*** EXERCISE DATA ***

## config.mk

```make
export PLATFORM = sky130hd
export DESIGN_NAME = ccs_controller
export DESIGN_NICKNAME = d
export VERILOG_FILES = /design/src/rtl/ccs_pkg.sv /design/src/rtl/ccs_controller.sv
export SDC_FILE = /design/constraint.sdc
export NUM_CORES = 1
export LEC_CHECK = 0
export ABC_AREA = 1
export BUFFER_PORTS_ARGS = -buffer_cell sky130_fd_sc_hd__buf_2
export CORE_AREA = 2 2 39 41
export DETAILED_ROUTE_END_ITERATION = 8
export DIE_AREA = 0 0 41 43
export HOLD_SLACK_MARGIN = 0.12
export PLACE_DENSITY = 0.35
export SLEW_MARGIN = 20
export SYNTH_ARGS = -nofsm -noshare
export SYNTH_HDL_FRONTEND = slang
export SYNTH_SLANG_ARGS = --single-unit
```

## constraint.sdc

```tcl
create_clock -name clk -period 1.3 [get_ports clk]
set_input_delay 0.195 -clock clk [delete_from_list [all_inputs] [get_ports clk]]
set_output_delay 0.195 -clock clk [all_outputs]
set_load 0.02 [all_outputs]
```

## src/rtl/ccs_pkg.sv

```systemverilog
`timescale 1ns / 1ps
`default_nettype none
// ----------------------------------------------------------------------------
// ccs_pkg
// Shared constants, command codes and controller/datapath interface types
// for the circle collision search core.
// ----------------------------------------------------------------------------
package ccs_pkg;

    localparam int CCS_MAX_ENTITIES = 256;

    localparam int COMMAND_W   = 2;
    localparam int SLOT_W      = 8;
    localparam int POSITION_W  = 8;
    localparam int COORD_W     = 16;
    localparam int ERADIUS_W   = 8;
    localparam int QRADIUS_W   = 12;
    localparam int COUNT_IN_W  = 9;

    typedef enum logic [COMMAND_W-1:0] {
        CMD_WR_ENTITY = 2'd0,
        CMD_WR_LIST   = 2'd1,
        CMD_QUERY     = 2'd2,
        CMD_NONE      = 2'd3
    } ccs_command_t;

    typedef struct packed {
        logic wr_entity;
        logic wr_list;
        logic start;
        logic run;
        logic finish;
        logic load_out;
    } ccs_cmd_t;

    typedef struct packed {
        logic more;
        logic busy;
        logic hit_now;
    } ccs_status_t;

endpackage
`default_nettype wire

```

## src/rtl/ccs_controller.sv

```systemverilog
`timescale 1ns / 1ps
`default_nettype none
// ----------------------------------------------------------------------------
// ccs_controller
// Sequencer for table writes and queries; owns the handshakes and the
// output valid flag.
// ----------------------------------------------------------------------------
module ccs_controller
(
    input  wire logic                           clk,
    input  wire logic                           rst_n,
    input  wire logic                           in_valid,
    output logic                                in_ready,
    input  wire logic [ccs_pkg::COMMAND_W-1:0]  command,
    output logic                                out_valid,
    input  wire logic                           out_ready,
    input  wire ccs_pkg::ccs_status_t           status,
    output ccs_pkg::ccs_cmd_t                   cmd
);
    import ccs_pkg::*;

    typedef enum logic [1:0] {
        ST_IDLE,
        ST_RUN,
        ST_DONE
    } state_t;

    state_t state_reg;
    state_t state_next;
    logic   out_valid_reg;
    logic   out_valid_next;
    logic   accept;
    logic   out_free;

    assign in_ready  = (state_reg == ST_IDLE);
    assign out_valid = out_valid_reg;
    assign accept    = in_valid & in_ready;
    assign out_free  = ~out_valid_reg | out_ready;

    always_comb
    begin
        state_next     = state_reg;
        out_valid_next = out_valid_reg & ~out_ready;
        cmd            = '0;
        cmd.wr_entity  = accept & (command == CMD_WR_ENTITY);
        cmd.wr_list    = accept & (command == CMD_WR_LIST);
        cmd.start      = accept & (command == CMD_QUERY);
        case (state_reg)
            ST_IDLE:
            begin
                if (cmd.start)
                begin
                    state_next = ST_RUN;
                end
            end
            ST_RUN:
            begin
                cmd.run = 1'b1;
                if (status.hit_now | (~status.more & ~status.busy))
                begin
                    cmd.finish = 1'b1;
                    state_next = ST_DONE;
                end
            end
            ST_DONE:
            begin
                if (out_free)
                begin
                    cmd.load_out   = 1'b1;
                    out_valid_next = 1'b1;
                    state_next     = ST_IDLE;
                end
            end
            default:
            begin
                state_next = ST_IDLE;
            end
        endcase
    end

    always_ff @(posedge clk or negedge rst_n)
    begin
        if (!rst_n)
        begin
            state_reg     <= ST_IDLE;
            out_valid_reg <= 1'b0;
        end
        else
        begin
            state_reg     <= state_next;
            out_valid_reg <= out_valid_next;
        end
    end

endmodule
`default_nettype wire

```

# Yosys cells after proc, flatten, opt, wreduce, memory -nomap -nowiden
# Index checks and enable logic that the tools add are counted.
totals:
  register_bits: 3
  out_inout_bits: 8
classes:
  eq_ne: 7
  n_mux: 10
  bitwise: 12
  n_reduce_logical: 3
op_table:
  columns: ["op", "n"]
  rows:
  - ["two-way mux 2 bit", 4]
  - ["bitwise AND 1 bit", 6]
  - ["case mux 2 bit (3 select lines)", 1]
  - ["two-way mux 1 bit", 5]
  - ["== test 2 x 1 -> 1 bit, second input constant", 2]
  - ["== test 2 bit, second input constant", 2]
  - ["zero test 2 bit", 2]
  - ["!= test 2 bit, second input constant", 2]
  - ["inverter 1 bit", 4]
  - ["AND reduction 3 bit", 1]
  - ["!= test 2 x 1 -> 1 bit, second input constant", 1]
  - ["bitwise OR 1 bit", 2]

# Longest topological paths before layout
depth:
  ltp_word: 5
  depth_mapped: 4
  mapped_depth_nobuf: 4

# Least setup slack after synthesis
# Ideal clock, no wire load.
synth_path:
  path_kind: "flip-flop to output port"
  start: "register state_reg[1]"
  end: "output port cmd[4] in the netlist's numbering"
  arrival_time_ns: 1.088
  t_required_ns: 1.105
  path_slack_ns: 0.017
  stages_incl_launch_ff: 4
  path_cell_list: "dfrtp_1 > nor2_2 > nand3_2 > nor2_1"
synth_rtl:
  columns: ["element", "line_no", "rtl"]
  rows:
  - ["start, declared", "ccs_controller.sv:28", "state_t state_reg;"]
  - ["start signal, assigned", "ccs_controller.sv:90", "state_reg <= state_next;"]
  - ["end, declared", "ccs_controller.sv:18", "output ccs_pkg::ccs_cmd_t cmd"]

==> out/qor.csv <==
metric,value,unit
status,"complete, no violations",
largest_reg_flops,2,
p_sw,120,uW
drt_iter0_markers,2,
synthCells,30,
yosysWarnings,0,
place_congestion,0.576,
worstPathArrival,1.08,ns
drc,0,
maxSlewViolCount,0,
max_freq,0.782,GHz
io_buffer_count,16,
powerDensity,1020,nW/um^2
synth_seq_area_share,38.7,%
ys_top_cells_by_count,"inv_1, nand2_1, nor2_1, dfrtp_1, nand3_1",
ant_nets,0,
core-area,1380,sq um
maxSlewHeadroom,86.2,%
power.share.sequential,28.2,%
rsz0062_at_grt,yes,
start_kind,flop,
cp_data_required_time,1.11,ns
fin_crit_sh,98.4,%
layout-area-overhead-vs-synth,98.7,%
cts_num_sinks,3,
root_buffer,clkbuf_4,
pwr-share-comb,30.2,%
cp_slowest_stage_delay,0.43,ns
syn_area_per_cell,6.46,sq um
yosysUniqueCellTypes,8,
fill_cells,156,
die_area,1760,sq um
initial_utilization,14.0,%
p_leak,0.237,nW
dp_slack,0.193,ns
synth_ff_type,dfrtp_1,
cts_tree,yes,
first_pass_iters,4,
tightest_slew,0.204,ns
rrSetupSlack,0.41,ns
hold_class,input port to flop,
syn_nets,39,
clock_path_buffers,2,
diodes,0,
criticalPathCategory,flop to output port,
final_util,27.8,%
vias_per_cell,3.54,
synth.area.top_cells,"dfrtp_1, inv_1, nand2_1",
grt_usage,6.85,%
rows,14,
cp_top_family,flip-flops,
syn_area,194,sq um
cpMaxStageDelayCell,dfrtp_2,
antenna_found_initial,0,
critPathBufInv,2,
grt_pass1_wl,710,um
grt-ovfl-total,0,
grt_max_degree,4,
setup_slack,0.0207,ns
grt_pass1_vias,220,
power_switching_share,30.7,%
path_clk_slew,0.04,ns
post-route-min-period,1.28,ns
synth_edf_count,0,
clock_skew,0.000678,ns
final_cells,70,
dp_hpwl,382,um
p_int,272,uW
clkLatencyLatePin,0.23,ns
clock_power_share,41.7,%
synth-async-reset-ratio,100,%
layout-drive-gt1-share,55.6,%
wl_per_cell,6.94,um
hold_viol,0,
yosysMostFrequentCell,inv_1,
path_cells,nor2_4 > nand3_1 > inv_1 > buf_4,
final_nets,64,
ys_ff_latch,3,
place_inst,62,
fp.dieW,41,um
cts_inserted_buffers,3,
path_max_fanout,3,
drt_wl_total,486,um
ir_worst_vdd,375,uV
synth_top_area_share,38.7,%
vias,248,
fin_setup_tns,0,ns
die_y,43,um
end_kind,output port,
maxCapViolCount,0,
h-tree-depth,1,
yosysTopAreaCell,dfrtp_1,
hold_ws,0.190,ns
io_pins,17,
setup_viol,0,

*** End of EXERCISE DATA ***

AIM OF THE TASK
The only acceptable answer is a number: how many lines in the data above hold the word "after".

COMPLETED TASK
2